Según explicaron fuentes oficiales, la incorporación a este sistema responde estrictamente a una facilidad administrativa que provee el organismo recaudador. “No va a ser para blanquear dinero”, enfatizaron allegados al funcionario, garantizando que no se notificará la existencia de dólares en efectivo no declarados previamente.
La estrategia defensiva del matrimonio argumentará que la evolución de sus activos se respalda, fundamentalmente, en la tenencia legítima de criptomonedas. De acuerdo a los plazos legales, la presentación de la correspondiente declaración jurada ante la Oficina Anticorrupción es inminente y se concretará esta semana.
Investigación patrimonial y frentes judiciales abiertos
Más allá de las justificaciones administrativas brindadas por el entorno del funcionario, el avance de la causa penal avanza a paso firme en los tribunales federales de Retiro. El fiscal federal Gerardo Pollicita y el juez Ariel Lijo aguardan peritajes contables determinantes sobre los números del jefe de Gabinete.

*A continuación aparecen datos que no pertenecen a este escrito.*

File: src/rtl/uart_rx_async.sv
// UART receiver: 2-flop synchronized rx, 16x oversampled majority vote, 7/8 data bits,
// optional parity, delivered to a holding register or as an active-low FIFO write strobe.
module uart_rx_async #(
  parameter int RX_FIFO = 0
) (
  input  logic       clk,
  input  logic       reset,
  input  logic       baud_clock,
  input  logic       rx,
  input  logic       bit8,
  input  logic       parity_en,
  input  logic       odd_n_even,
  input  logic       read_rx_byte,
  input  logic       fifo_full,
  output logic [7:0] rx_byte,
  output logic       rx_rdy,
  output logic       parity_err,
  output logic       framing_err,
  output logic       overflow,
  output logic       fifo_write_rx
);

  localparam bit fifo_mode = (RX_FIFO != 0);

  typedef enum logic [2:0] {
    rx_idle,
    rx_start,
    rx_data,
    rx_parity,
    rx_stop
  } state_e;

  state_e      state_q, state_d;
  logic        rx_meta_q, rx_s_q;
  logic        rx_prev_q, rx_prev_d;
  logic [3:0]  samp_cnt_q, samp_cnt_d;
  logic [2:0]  bit_cnt_q, bit_cnt_d;
  logic [7:0]  shift_q, shift_d;
  logic        par_q, par_d;
  logic        par_err_q, par_err_d;
  logic        s6_q, s6_d;
  logic        s7_q, s7_d;
  logic [7:0]  rx_byte_q, rx_byte_d;
  logic        rx_rdy_q, rx_rdy_d;
  logic        parity_err_q, parity_err_d;
  logic        framing_err_q, framing_err_d;
  logic        overflow_q, overflow_d;
  logic        fifo_write_rx_q, fifo_write_rx_d;

  logic        vote;
  logic        mid;
  logic        wrap;
  logic        last_bit;
  logic [7:0]  new_byte;
  logic        deliver;

  assign vote     = (s6_q & s7_q) | (s6_q & rx_s_q) | (s7_q & rx_s_q);
  assign mid      = (samp_cnt_q == 4'd8);
  assign wrap     = (samp_cnt_q == 4'd15);
  assign last_bit = (bit_cnt_q == (bit8 ? 3'd7 : 3'd6));
  // Bits shift in at the top, so a 7-bit character sits in shift_q[7:1].
  assign new_byte = bit8 ? shift_q : {1'b0, shift_q[7:1]};

  always_comb begin
    // NOTE: every variable gets its default first so no path leaves it unassigned (no latches).
    state_d         = state_q;
    rx_prev_d       = rx_prev_q;
    samp_cnt_d      = samp_cnt_q;
    bit_cnt_d       = bit_cnt_q;
    shift_d         = shift_q;
    par_d           = par_q;
    par_err_d       = par_err_q;
    s6_d            = s6_q;
    s7_d            = s7_q;
    rx_byte_d       = rx_byte_q;
    rx_rdy_d        = rx_rdy_q;
    parity_err_d    = parity_err_q;
    framing_err_d   = framing_err_q;
    overflow_d      = overflow_q;
    fifo_write_rx_d = 1'b1;
    deliver         = 1'b0;

    if (baud_clock) begin
      rx_prev_d = rx_s_q;
      if (state_q != rx_idle) samp_cnt_d = samp_cnt_q + 4'd1;
      if (samp_cnt_q == 4'd6) s6_d = rx_s_q;
      if (samp_cnt_q == 4'd7) s7_d = rx_s_q;

      unique case (state_q)
        rx_idle: begin
          // Edge between ticks only: a line held low never restarts reception.
          if (rx_prev_q && !rx_s_q) begin
            state_d    = rx_start;
            samp_cnt_d = 4'd0;
            bit_cnt_d  = 3'd0;
            shift_d    = 8'h00;
            par_d      = 1'b0;
            par_err_d  = 1'b0;
          end
        end
        rx_start: begin
          if (mid && vote)  state_d = rx_idle;
          else if (wrap)    state_d = rx_data;
        end
        rx_data: begin
          if (mid) begin
            shift_d = {vote, shift_q[7:1]};
            par_d   = par_q ^ vote;
          end
          if (wrap) begin
            bit_cnt_d = bit_cnt_q + 3'd1;
            if (last_bit) state_d = parity_en ? rx_parity : rx_stop;
          end
        end
        rx_parity: begin
          if (mid)  par_err_d = (vote != (odd_n_even ^ par_q));
          if (wrap) state_d = rx_stop;
        end
        rx_stop: begin
          if (mid) begin
            deliver = 1'b1;
            state_d = rx_idle;
          end
        end
        default: state_d = rx_idle;
      endcase
    end

    if (read_rx_byte) begin
      rx_rdy_d   = 1'b0;
      overflow_d = 1'b0;
    end

    if (deliver) begin
      if (fifo_mode ? !fifo_full : (!rx_rdy_q || read_rx_byte)) begin
        rx_byte_d     = new_byte;
        parity_err_d  = par_err_q;
        framing_err_d = !vote;
        if (fifo_mode) fifo_write_rx_d = 1'b0;
        else           rx_rdy_d        = 1'b1;
      end else begin
        overflow_d = 1'b1;
      end
    end

    if (fifo_mode) rx_rdy_d = 1'b0;
  end

  // NOTE: sequential state uses non-blocking assignments so all flops update together.
  always_ff @(posedge clk) begin
    if (reset) begin
      rx_meta_q       <= 1'b1;
      rx_s_q          <= 1'b1;
      rx_prev_q       <= 1'b1;
      state_q         <= rx_idle;
      samp_cnt_q      <= 4'd0;
      bit_cnt_q       <= 3'd0;
      shift_q         <= 8'h00;
      par_q           <= 1'b0;
      par_err_q       <= 1'b0;
      s6_q            <= 1'b1;
      s7_q            <= 1'b1;
      rx_byte_q       <= 8'h00;
      rx_rdy_q        <= 1'b0;
      parity_err_q    <= 1'b0;
      framing_err_q   <= 1'b0;
      overflow_q      <= 1'b0;
      fifo_write_rx_q <= 1'b1;
    end else begin
      rx_meta_q       <= rx;
      rx_s_q          <= rx_meta_q;
      rx_prev_q       <= rx_prev_d;
      state_q         <= state_d;
      samp_cnt_q      <= samp_cnt_d;
      bit_cnt_q       <= bit_cnt_d;
      shift_q         <= shift_d;
      par_q           <= par_d;
      par_err_q       <= par_err_d;
      s6_q            <= s6_d;
      s7_q            <= s7_d;
      rx_byte_q       <= rx_byte_d;
      rx_rdy_q        <= rx_rdy_d;
      parity_err_q    <= parity_err_d;
      framing_err_q   <= framing_err_d;
      overflow_q      <= overflow_d;
      fifo_write_rx_q <= fifo_write_rx_d;
    end
  end

  assign rx_byte       = rx_byte_q;
  assign rx_rdy        = rx_rdy_q;
  assign parity_err    = parity_err_q;
  assign framing_err   = framing_err_q;
  assign overflow      = overflow_q;
  assign fifo_write_rx = fifo_write_rx_q;

endmodule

La Dirección General de Asesoramiento Económico y Financiero en las Investigaciones (DAFI) trabaja contrarreloj en un minucioso informe técnico. Este estudio cruzará detalladamente los ingresos, consumos y deudas del imputado para determinar si existió un incremento patrimonial injustificado durante la gestión pública.
El foco de la Justicia civil y comercial está puesto en la adquisición y remodelación de un departamento en Caballito y una propiedad en un barrio privado. Los investigadores intentan certificar cómo se financiaron esas operaciones inmobiliarias en paralelo a una presunta deuda de 335.000 dólares con acreedores privados.